Chris McCormick chris at mccormick.cx
Wed Mar 28 08:25:06 CEST 2007

On Tue, Mar 27, 2007 at 08:37:46PM -0400, Chuckk Hubbard wrote:
> Was PD previously under GPL?


> So after software has been released under a license, it is possible to
> retroactively change the license?  Sounds strange to me.

If you are the copyright holder, you can do whatever you want. In some
cases it's very difficult to change the license. For example if there
are many copyright holders, like the Linux kernel, you must get them
all to agree. Although recently Bruce Perens posted an interesting
article saying that this wasn't entirely true - Linus could state that
he wished to change the license, and then just change the minds of those
who disagreed with the move.
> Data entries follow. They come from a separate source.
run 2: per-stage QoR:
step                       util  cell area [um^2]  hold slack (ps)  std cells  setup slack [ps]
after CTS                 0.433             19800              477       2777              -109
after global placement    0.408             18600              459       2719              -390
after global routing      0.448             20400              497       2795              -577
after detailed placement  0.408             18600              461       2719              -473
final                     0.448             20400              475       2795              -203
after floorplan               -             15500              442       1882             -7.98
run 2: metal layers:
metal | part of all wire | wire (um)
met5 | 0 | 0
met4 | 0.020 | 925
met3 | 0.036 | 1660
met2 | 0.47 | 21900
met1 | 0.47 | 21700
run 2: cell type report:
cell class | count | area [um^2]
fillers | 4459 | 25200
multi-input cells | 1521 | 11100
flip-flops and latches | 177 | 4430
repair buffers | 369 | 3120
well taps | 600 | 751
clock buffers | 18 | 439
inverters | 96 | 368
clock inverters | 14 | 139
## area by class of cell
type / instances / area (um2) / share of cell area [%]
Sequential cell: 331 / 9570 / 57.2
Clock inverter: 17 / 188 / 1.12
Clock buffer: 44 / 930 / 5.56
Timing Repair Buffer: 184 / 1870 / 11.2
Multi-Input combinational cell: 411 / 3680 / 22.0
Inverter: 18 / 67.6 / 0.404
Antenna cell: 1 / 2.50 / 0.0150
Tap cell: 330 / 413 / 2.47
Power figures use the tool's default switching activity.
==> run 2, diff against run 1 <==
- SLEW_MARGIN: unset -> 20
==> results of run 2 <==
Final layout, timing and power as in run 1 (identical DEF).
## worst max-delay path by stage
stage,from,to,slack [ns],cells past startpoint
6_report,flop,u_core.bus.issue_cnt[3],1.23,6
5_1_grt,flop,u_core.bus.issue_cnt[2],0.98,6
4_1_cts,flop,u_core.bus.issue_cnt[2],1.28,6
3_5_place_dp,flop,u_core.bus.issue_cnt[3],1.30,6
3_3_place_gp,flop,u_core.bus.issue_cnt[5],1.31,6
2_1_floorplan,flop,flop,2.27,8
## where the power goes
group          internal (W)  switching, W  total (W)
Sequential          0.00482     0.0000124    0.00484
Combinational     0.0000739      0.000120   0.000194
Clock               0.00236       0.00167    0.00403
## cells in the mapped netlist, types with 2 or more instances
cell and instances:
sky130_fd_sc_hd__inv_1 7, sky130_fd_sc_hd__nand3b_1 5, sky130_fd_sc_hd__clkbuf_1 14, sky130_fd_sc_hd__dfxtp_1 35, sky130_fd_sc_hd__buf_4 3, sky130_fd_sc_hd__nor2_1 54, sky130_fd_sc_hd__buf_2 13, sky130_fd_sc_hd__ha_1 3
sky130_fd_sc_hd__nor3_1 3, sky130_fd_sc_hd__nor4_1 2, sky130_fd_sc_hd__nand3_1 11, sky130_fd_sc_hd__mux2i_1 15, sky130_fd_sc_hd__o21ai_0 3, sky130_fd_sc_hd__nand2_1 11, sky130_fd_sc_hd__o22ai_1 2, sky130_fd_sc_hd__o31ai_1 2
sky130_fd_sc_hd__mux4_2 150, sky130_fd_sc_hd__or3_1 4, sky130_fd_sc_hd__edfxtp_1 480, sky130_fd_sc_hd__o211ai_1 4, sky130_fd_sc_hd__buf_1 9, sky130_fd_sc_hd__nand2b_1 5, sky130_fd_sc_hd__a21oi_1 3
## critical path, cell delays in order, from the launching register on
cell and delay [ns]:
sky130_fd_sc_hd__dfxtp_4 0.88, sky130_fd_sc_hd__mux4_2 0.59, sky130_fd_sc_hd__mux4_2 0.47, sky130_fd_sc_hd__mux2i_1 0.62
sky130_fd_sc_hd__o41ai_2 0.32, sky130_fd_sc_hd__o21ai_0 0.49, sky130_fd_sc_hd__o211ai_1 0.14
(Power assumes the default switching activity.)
File: src/rtl/mux_pkg.sv
// Shared widths and types for the bit-select mux family (8:1 select and 1:8 assemble).
package mux_pkg;

  localparam int WIDTH = 8;
  localparam int SEL_W = 3;

  typedef logic [WIDTH-1:0] byte_t;
  typedef logic [SEL_W-1:0] sel_t;

  localparam byte_t FULL_MASK = '1;

  // Overwrite the positions marked in onehot with the value b, leaving the rest untouched.
  function automatic byte_t merge_bit(input byte_t acc, input byte_t onehot, input logic b);
    return (acc & ~onehot) | ({WIDTH{b}} & onehot);
  endfunction

endpackage

File: src/rtl/deser_demux8_dec3to8.sv
// Combinational one-hot decoder: bit gi of onehot is set when sel equals gi.
module dec3to8
  import mux_pkg::*;
(
  input  sel_t  sel,
  output byte_t onehot
);

  generate
    for (genvar gi = 0; gi < WIDTH; gi++) begin : g_dec
      assign onehot[gi] = (sel == SEL_W'(gi));
    end
  endgenerate

endmodule

File: src/rtl/deser_demux8.sv
// Bit-addressed byte assembler: collects eight selected bit writes into a byte and
// hands it off through a single-entry valid/ready output slot.
module deser_demux8
  import mux_pkg::*;
#(
  parameter int WIDTH = mux_pkg::WIDTH,
  parameter int SEL_W = mux_pkg::SEL_W
) (
  input  logic             clk,
  input  logic             rst,
  input  logic             in_bit,
  input  logic [SEL_W-1:0] in_sel,
  input  logic             in_valid,
  output logic             in_ready,
  output logic [WIDTH-1:0] out_data,
  output logic             out_ovw,
  output logic             out_valid,
  input  logic             out_ready
);

  byte_t acc_reg, acc_next;
  byte_t mask_reg, mask_next;
  logic  ovw_reg, ovw_next;
  byte_t out_data_reg, out_data_next;
  logic  out_ovw_reg, out_ovw_next;
  logic  out_valid_reg, out_valid_next;

  byte_t sel_onehot;
  logic  wr_en;
  logic  slot_free;

  dec3to8 u_dec (
    .sel    (in_sel),
    .onehot (sel_onehot)
  );

  // Input stalls only while a complete byte is parked in acc waiting for the slot.
  assign in_ready  = (mask_reg != FULL_MASK);
  assign wr_en     = in_valid && in_ready;
  assign slot_free = !out_valid_reg || out_ready;

  always_comb begin
    acc_next       = acc_reg;
    mask_next      = mask_reg;
    ovw_next       = ovw_reg;
    out_data_next  = out_data_reg;
    out_ovw_next   = out_ovw_reg;
    out_valid_next = out_valid_reg;

    if (wr_en) begin
      acc_next  = merge_bit(acc_reg, sel_onehot, in_bit);
      mask_next = mask_reg | sel_onehot;
      ovw_next  = ovw_reg | (|(mask_reg & sel_onehot));
    end

    if (out_valid_reg && out_ready) begin
      out_valid_next = 1'b0;
    end

    // Covers both the completing write and a byte already waiting in FULL_WAIT;
    // a load overrides the drain so out_valid stays high across back-to-back bytes.
    if ((mask_next == FULL_MASK) && slot_free) begin
      out_data_next  = acc_next;
      out_ovw_next   = ovw_next;
      out_valid_next = 1'b1;
      acc_next       = '0;
      mask_next      = '0;
      ovw_next       = 1'b0;
    end
  end

  always_ff @(posedge clk) begin
    if (rst) begin
      acc_reg       <= '0;
      mask_reg      <= '0;
      ovw_reg       <= 1'b0;
      out_data_reg  <= '0;
      out_ovw_reg   <= 1'b0;
      out_valid_reg <= 1'b0;
    end else begin
      acc_reg       <= acc_next;
      mask_reg      <= mask_next;
      ovw_reg       <= ovw_next;
      out_data_reg  <= out_data_next;
      out_ovw_reg   <= out_ovw_next;
      out_valid_reg <= out_valid_next;
    end
  end

  assign out_data  = out_data_reg;
  assign out_ovw   = out_ovw_reg;
  assign out_valid = out_valid_reg;

endmodule

File: config.mk
export PLATFORM = sky130hd
export DESIGN_NAME = deser_demux8
export DESIGN_NICKNAME = d
export VERILOG_FILES = /design/src/rtl/mux_pkg.sv /design/src/rtl/deser_demux8_dec3to8.sv /design/src/rtl/deser_demux8.sv
export SDC_FILE = /design/constraint.sdc
export NUM_CORES = 1
export LEC_CHECK = 0
export CAP_MARGIN = 30
export CORE_ASPECT_RATIO = 1.2
export CORE_UTILIZATION = 53
export CTS_BUF_LIST = sky130_fd_sc_hd__clkbuf_16
export DETAILED_ROUTE_END_ITERATION = 10
export PLACE_DENSITY = 0.9
export SYNTH_ARGS = -nofsm -noshare
export SYNTH_HDL_FRONTEND = slang
export SYNTH_SLANG_ARGS = --single-unit
export TNS_END_PERCENT = 30
File: constraint.sdc
create_clock -name clk -period 2.3 [get_ports clk]
set_clock_uncertainty 0.2 [all_clocks]
set_input_delay 0.23 -clock clk [delete_from_list [all_inputs] [get_ports clk]]
set_output_delay 0.23 -clock clk [all_outputs]
set_load 0.1 [all_outputs]
# Word level (Yosys, flattened, before mapping)
# Index checks and enable logic that the tools add are counted.
[classes]
eq_ne = 9
mux = 5
bitwise_logic = 7
n_reduce_logical = 9
[ops]
columns = ["op", "n"]
rows = [
  ["8-bit AND", 3],
  ["8-bit 2-to-1 mux", 2],
  ["8-bit OR", 2],
  ["3-bit == test (second input constant)", 4],
  ["8-bit == test (second input constant)", 1],
  ["8-bit != test (second input constant)", 1],
  ["8-bit inverter", 1],
  ["8-bit OR reduction", 1],
  ["3-bit by 2-bit == test with 1-bit output (second input constant)", 2],
  ["3-bit by 1-bit == test with 1-bit output (second input constant)", 1],
  ["1-bit logical AND", 3],
  ["3-bit logical NOT", 1],
  ["1-bit 2-to-1 mux", 3],
  ["2-bit nonzero test", 1],
  ["2-bit OR reduction", 1],
  ["1-bit logical NOT", 1],
  ["1-bit logical OR", 1],
  ["1-bit OR", 1],
]
[word_totals]
register_bits = 27
in_bits = 8
out_inout_bits = 11

# Depth between registers and ports, before layout
# Gate-level depths: netlist (run 1).
[logic_depth]
word_depth = 6
ltp_mapped = 7

# Cells and area by module
# Synthesis (run 1) repeated with hierarchy kept, for this count alone.
[hier_totals]
cells_unflattened = 122
area_unflattened_um2 = 1238.7
[modules_own_cells]
columns = ["module", "instances", "cells_each", "area_each_um2", "seq_area_each_um2"]
rows = [
  ["deser_demux8", 1, 114, 1173.6, 540.5],
  ["dec3to8", 1, 8, 65.1, 0.0],
]

# Worst setup path before layout (run 1)
# OpenSTA, ideal clock, no wires.
[synth_path]
kind = "register to register"
start = "reg out_valid_reg, in the netlist out_valid"
end = "reg ovw_reg"
setup_time_ns = 0.068
arrival_time_ns = 1.748
t_required_ns = 2.032
setup_slack_ns = 0.284
path_stages_with_launch = 6
n_path_buf = 2
synth_period_minus_slack_ns = 2.016
path_cell_list = "dfxtp_1 > nand2b_1 > buf_2 > a31o_2 > buf_4 > nor2_1"
[synth_between]
elab_chain_len = 4
[synth_rtl]
columns = ["item", "line", "text"]
rows = [
  ["start, declared", "deser_demux8.sv:26", "logic out_valid_reg, out_valid_next;"],
  ["start signal, assigned", "deser_demux8.sv:86", "out_valid_reg <= out_valid_next;"],
  ["1-bit logical NOT", "deser_demux8.sv:40", "assign slot_free = !out_valid_reg || out_ready;"],
  ["1-bit logical OR", "deser_demux8.sv:40", ""],
  ["1-bit logical AND", "deser_demux8.sv:62", "if ((mask_next == FULL_MASK) && slot_free) begin"],
  ["2-bit OR reduction (no source line)", "--", ""],
  ["end signal, assigned", "deser_demux8.sv:83", "ovw_reg <= ovw_next;"],
  ["end, declared", "deser_demux8.sv:23", "logic ovw_reg, ovw_next;"],
]
# No other way between the ends.
# A chain may end at the register's enable or synchronous reset.

# Worst setup path after layout (run 1)
[layout_path]
start = "in in_sel[1]"
end = "reg out_data_reg[7], in the netlist out_data[7]"
[layout_between]
elab_chain_len = 5
elab_cells_between_ends = 17
[layout_rtl]
columns = ["item", "line", "text"]
rows = [
  ["start, declared", "deser_demux8.sv:12", "input logic [SEL_W-1:0] in_sel,"],
  ["3-bit by 1-bit == test with 1-bit output, or another cell as far along", "deser_demux8_dec3to8.sv:11", "assign onehot[gi] = (sel == SEL_W'(gi));"],
  ["8-bit OR or 8-bit inverter (tied branches)", "deser_demux8.sv:52, mux_pkg.sv:14", ""],
  ["8-bit 2-to-1 mux or 8-bit AND (tied branches)", "deser_demux8.sv:50, mux_pkg.sv:14", ""],
  ["8-bit == test or 8-bit OR (tied branches)", "deser_demux8.sv:62, mux_pkg.sv:14", ""],
  ["1-bit logical AND or 8-bit 2-to-1 mux (tied branches)", "deser_demux8.sv:62, deser_demux8.sv:50", ""],
  ["end signal, assigned", "deser_demux8.sv:84", "out_data_reg <= out_data_next;"],
  ["end, declared", "deser_demux8.sv:24", "byte_t out_data_reg, out_data_next;"],
]
# Several ways; a longest one is shown, not always the timed one.

==> results.md, run 1 <==
* Placement row count at 19
* Area share of the largest cell type after synthesis at 40.2%
* Storage element area at 541 um^2
* Arr. time, crit path at 2.13 ns
* Fin area at 1670 um^2
* Critical R2R Capture: out_data[6]
* Fillers at 170
* Via count at 1247
* Tmin final at 2.17 ns
* Vias in the first global route at 1233
* Clk slew on worst S/H paths at 0.06 ns
* DRT antenna net count at 0
* Hold wc startpoint: ovw_reg
* Hold Path Class: flip-flop to flip-flop
* Initial antenna violation count at 0
* DR pass1 iterations at 4
* Post-synth EDFFs at 0
* Post-DP HPWL at 2.37 mm
* Outcome: finished, final reports clean
* Slew @ Worst Pin at 0.546 ns
* Number of synthesized register bits at 27
* Top area cells in the synthesized netlist: dfxtp_1 40%, mux2_2 6.7%, nor2_1 5.3%, a31oi_1 5.1%, nor2b_1 5.1%
* Post-DR vias/cell at 6.17
* DRT iter0 DRCs at 46
* Netlist Area Pre-Place at 1350 um^2
* Core ar. at 2350 um^2
* CTS Buf Count at 3
* Setup slack, reg-to-reg at 0.21 ns
* DRC at 0
* Largest net degree at the start of global routing at 18
* Hold_buf cts at 0
* Clk buf depth at 2
* Routed length per instance at 16.3 um
* Hold endpoint: ovw_reg
* Die Ht at 57.2 um
* Final hold slack at 0.285 ns
* Worst Reg-to-Reg Cells at 5
* Die area at 2740 um^2
* CP Capture Type: flip-flop
* Setup TNS at 0 ns
* CP required at 2.26 ns
* Startpoint class of the critical path: primary input
* ANT cells at 0
* Post-synth ARST share at 0%
* Starting density of the core at 57.2%
* Yosys warnings at 0
* P_leak at 0.636 nW
* CTS tree: done
* Total congestion overflow at 0
* Clock Tree Root: clkbuf_16
* Layout cells sized above 1 at 25.7%
* Final WL at 3.29 mm
* Fin. Hold Viols at 0
* H-tree lvl count at 1
* Area delta synth->final at 24.3%
* Post-synth top cells: 27 x dfxtp_1, 19 x nor2_1, 11 x a31oi_1, 11 x nor2b_1
* Final period util at 94.5%
* Global-route wire length before repair at 5.37 mm
* VDD IR max at 0.516 mV
* Die width at 48.0 um
* PwrDens at 574 nW/um^2
* Max-slew headroom at 62.7%
* I/O Buffers at 18
* Area leader, netlist: dfxtp_1
* Worst Hold Depth at 2
* Synthesized net count at 154
* Placed inst area at 1590 um^2
* Slew Limit Fails at 0
* Worst-skew pair later-pin latency at 0.26 ns
* # clock sinks at 27
* RePlAce Congestion at 0.907
* Main flop type after synthesis: dfxtp_1
* # setup viols final at 0
* F_max at 460 MHz
* Max-cap violations at 0
* CP Max Fanout at 10
* Syn_area_per_cell at 9.21 um^2
* Final #Nets at 180
* Cell with the most instances after synthesis: dfxtp_1
* Count of different cell masters after synthesis at 35
* Seq/Total Area, Yosys at 40.2%
* GRT Overall Usage at 26.9%
* RR Startpoint: mask_reg[2]
* I/O pin count at 19
* Area taken by multi-input logic gates at 731 um^2
* Post-Synthesis Cells at 146
* CP Class: primary input to flip-flop
==> worst max-delay path: stages <==
cell and delay (ns):
clkdlybuf4s50_1 0.53, buf_4 0.22, nor2b_2 0.19, and4b_1 0.28
o21a_1 0.18, buf_4 0.17, a31oi_1 0.09, a211oi_1 0.24
==> final cells by class <==
class	instances	area share, %
multi-input cells	107	43.7
flip-flops and latches	27	32.3
repair buffers	31	16.5
clock buffers	3	4.49
well taps	31	2.32
inverters	2	0.449
clock inverters	1	0.225
==> layer usage <==
metal / vias to the layer above / global-route usage, % / wire [um]
li1: 598 / - / -
met2: 60 / 45.0 / 1700
met4: 0 / 13.5 / 84
met1: 578 / 31.6 / 1340
met3: 11 / 4.43 / 164
met5: - / 0 / 0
He would not have to get every developer,
including the dead ones, to state their agreement - silence would be
taken as assent.

One interesting and not-very-often-mentioned repercussion of this is that
you can dual license your own software. For example, I can license my
library GPL so that any changes to it must also be GPL, but I can also
sell the exact same library to a company under a different, proprietary
license if that company doesn't want to adhere to the GPL. That is
completely legal, and I think it was what Trolltech did with Qt.

Note that if you retroactively changed your GPL licensed software to
be non-GPL licensed, people could still fork the code at the last point
that it was licensed GPL and continue developing as before.